New Delhi: Reacting to the State Bank of India’s plea before the Supreme Court seeking more time to disclose electoral bonds’ details, Congress chief Mallikarjun Kharge on Tuesday accused Prime Minister Narendra Modi’s government of using the bank to hide its alleged “dubious dealing”.
Weeks after the Supreme Court ordered India’s largest bank to disclose the details of bonds encashed by political parties, the SBI moved the apex court and sought an extension of the deadline till June 30.
The court had ordered the bank to furnish the details by March 6.
Mallikarjun Kharge called the electoral bonds scheme opaque and undemocratic. He said the BJP government is using the bank as a shield.
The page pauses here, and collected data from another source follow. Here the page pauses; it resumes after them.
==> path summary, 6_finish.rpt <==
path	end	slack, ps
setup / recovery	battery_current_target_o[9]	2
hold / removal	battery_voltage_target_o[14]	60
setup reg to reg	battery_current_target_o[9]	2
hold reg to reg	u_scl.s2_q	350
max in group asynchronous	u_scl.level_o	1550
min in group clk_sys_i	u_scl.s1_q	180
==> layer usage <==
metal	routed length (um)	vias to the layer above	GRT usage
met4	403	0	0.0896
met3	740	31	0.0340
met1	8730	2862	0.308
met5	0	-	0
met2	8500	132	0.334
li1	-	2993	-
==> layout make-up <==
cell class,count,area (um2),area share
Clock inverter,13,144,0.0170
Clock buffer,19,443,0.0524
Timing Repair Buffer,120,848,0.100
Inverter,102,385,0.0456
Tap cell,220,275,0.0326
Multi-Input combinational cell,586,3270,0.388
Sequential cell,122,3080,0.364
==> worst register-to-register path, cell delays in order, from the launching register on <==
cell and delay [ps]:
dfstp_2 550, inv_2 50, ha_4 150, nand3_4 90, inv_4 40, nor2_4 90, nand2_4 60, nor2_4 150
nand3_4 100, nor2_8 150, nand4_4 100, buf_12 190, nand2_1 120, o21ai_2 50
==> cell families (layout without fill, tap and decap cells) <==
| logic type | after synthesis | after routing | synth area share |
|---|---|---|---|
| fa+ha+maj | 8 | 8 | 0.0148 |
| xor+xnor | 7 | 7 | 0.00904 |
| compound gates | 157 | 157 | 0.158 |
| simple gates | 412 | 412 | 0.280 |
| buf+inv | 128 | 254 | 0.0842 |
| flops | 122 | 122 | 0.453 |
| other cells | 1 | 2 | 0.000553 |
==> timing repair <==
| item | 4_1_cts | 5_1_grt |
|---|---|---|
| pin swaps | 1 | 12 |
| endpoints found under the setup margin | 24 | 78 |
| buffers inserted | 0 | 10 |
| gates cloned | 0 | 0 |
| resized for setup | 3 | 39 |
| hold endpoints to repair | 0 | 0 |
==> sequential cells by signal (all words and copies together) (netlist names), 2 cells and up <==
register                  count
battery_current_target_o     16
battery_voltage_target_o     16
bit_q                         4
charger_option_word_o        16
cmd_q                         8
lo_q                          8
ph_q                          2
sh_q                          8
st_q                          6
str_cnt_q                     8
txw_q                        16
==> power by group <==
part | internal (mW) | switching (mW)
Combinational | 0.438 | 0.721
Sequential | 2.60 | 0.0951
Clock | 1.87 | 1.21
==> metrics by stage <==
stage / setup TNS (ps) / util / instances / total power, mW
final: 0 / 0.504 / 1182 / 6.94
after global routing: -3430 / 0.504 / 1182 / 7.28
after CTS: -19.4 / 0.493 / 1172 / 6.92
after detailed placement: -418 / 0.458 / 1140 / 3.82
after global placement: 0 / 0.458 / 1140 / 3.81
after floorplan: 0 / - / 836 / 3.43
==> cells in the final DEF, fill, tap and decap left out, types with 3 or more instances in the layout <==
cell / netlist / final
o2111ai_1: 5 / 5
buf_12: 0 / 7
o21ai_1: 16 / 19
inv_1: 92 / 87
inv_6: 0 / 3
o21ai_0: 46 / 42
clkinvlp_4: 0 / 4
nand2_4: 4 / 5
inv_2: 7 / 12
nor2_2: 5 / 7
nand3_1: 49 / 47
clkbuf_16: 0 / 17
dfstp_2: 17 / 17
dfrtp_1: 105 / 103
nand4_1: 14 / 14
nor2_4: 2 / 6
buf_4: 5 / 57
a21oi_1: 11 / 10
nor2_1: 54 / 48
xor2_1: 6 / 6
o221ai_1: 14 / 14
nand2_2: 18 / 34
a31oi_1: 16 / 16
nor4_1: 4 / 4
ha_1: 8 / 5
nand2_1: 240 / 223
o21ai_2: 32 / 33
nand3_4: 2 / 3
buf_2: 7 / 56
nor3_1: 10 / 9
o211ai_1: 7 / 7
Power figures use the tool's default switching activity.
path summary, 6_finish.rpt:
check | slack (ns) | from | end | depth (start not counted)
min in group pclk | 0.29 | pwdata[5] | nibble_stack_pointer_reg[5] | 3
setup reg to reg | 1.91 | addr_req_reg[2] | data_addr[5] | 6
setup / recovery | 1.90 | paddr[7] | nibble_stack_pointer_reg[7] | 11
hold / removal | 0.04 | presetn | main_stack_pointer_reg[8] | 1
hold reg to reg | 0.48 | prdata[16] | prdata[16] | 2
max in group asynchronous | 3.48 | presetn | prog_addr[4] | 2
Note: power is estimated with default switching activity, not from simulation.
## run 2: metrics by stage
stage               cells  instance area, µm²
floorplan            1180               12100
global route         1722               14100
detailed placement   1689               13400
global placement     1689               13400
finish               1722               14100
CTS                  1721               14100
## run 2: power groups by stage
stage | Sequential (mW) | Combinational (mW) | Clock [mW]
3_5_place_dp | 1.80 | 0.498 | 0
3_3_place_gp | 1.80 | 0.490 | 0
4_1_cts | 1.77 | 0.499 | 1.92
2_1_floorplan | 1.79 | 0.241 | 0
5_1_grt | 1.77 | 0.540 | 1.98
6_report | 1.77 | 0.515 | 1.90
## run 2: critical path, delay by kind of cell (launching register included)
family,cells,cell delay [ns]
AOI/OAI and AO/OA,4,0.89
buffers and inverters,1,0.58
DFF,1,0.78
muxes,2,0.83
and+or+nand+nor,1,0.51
[src/gsc_pkg.sv]
// Purpose: shared constants for the receiver host-side serial control
// Assumes: 50 MHz sys_clk
// Notes:   counts derive from times and clock rate
package gsc_pkg;
  localparam int CLK_HZ         = 50_000_000;
  localparam int PPS_PERIOD_MS  = 1000;
  localparam int PPS_WIDTH_MS   = 100;
  localparam int PPS_PERIOD_CYC = CLK_HZ / 1000 * PPS_PERIOD_MS;
  localparam int PPS_WIDTH_CYC  = CLK_HZ / 1000 * PPS_WIDTH_MS;
  localparam int BAUD_4800      = 4800;
  localparam int BAUD_9600      = 9600;
  localparam int BAUD_38400     = 38400;
  localparam int BAUD_115200    = 115200;
  localparam int DIV_4800       = CLK_HZ / BAUD_4800;
  localparam int DIV_9600       = CLK_HZ / BAUD_9600;
  localparam int DIV_38400      = CLK_HZ / BAUD_38400;
  localparam int DIV_115200     = CLK_HZ / BAUD_115200;
  localparam int HOT_OUTAGE_SEC = 7200;
  localparam int DIV_W          = 16;
  localparam int PPS_W          = 26;
  localparam int SEC_W          = 16;
  localparam int DATA_BITS      = 8;
  localparam int FRAME_BITS     = 10;
  // pin sync reset: {high strap, low strap, backup ok, supply low, reset pin}
  localparam logic [4:0] PIN_SYNC_RST = 5'h19;
  localparam logic [7:0] CH_DOLLAR    = 8'h24;
  localparam logic [7:0] CH_STAR      = 8'h2A;
  localparam logic [7:0] CH_CR        = 8'h0D;
  localparam logic [7:0] CH_LF        = 8'h0A;
  localparam logic [7:0] CH_ZERO      = 8'h30;
  localparam logic [7:0] CH_ALPHA_OFS = 8'h37;

  typedef enum logic [1:0] {
    START_COLD = 2'h0,
    START_WARM = 2'h1,
    START_HOT  = 2'h2
  } gsc_start_e;

  typedef enum logic [2:0] {
    FR_IDLE  = 3'h0,
    FR_HEAD  = 3'h1,
    FR_BODY  = 3'h3,
    FR_STAR  = 3'h2,
    FR_SUMHI = 3'h6,
    FR_SUMLO = 3'h7,
    FR_CR    = 3'h5,
    FR_LF    = 3'h4
  } gsc_frame_e;
endpackage
==> src/isv_pkg.sv <==
package isv_pkg;
  // ==========================================================
  // Vector numbers
  localparam logic [7:0] VEC_DIVIDE = 8'h00;
  localparam logic [7:0] VEC_NMI = 8'h02;
  localparam logic [7:0] VEC_BREAKPOINT = 8'h03;
  localparam logic [7:0] VEC_OVERFLOW = 8'h04;
  localparam logic [7:0] VEC_RANGE = 8'h05;
  localparam logic [7:0] VEC_MACHINE_CHECK = 8'h12;
  localparam logic [7:0] VEC_UNIT_MIN = 8'h10;
  localparam logic [7:0] VEC_ARCH_LAST = 8'h1F;
  // Error-code carrying exception vectors (bit per vector 0..31)
  localparam logic [31:0] ERRCODE_MAP = 32'h00027D00;
  // Fault class per exception vector 0..31 (others traps/aborts)
  localparam logic [31:0] FAULT_MAP = 32'h000B7EE3;
  localparam logic [31:0] ABORT_MAP = 32'h00040100;

  // ==========================================================
  // Event kinds and exception classes
  typedef enum logic [2:0] {
    ISV_EV_NONE,
    ISV_EV_EXT,
    ISV_EV_NMI,
    ISV_EV_SOFT,
    ISV_EV_EXC,
    ISV_EV_MCHK
  } isv_kind_t;

  typedef enum logic [1:0] {
    ISV_CL_MASKABLE_REQUEST_PIN,
    ISV_CL_FAULT,
    ISV_CL_TRAP,
    ISV_CL_ABORT
  } isv_class_t;

  // Software-raised exception instruction kinds
  typedef enum logic [1:0] {
    ISV_SW_NONE,
    ISV_SW_OVERFLOW,
    ISV_SW_BREAK,
    ISV_SW_RANGE
  } isv_swexc_t;

  // Dispatch record handed to the handler-call logic
  typedef struct packed {
    logic [7:0] vector;
    logic err_code;
    logic nmi_state;
    logic restart_here;
    isv_class_t cls;
    isv_kind_t kind;
  } isv_dispatch_t;
endpackage : isv_pkg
“The Modi government is using the largest bank of our country as a shield to hide its dubious dealings through Electoral Bonds,” he said.
Kharge said the BJP wants the SBI to share the details after June 30, by when the Lok Sabha elections would be over.
“But the BJP wants it to be done after Lok Sabha elections. The tenure of this Lok Sabha will end on 16th June and SBI wants to share the data by 30th June,” Kharge said.
He claimed the BJP was the biggest beneficiary of the scheme.
“Isn’t the government conveniently hiding the BJP’s shady dealings where contracts of highways, ports, airports, power plants etc. were handed over to Prime Minister Narendra Modi’s cronies in lieu of these opaque electoral bonds,” he asked.
“Experts say that the 44,434 automated data entries of donors can be divulged and matched in just 24 hours. Why does the SBI then need 4 more months to collate this information?” he said.
“Congress party was crystal clear that the Electoral Bonds scheme was opaque, undemocratic and destroyed the level playing field. But the Modi government, PMO and FM bulldozed every institution – RBI, Election Commission, Parliament and Opposition to fill BJP’s coffers,” Kharge alleged.
Kharge said the Modi government is trying to use SBI to bulldoze the Supreme Court’s judgement.
Congress MP Manish Tewari said the Supreme Court should not allow the SBI to “get away with its chicanery on Electoral Bonds”.
“People before the General Elections must know who got what from whom & whether there was any prima-facie quid pro quo involved?” he said.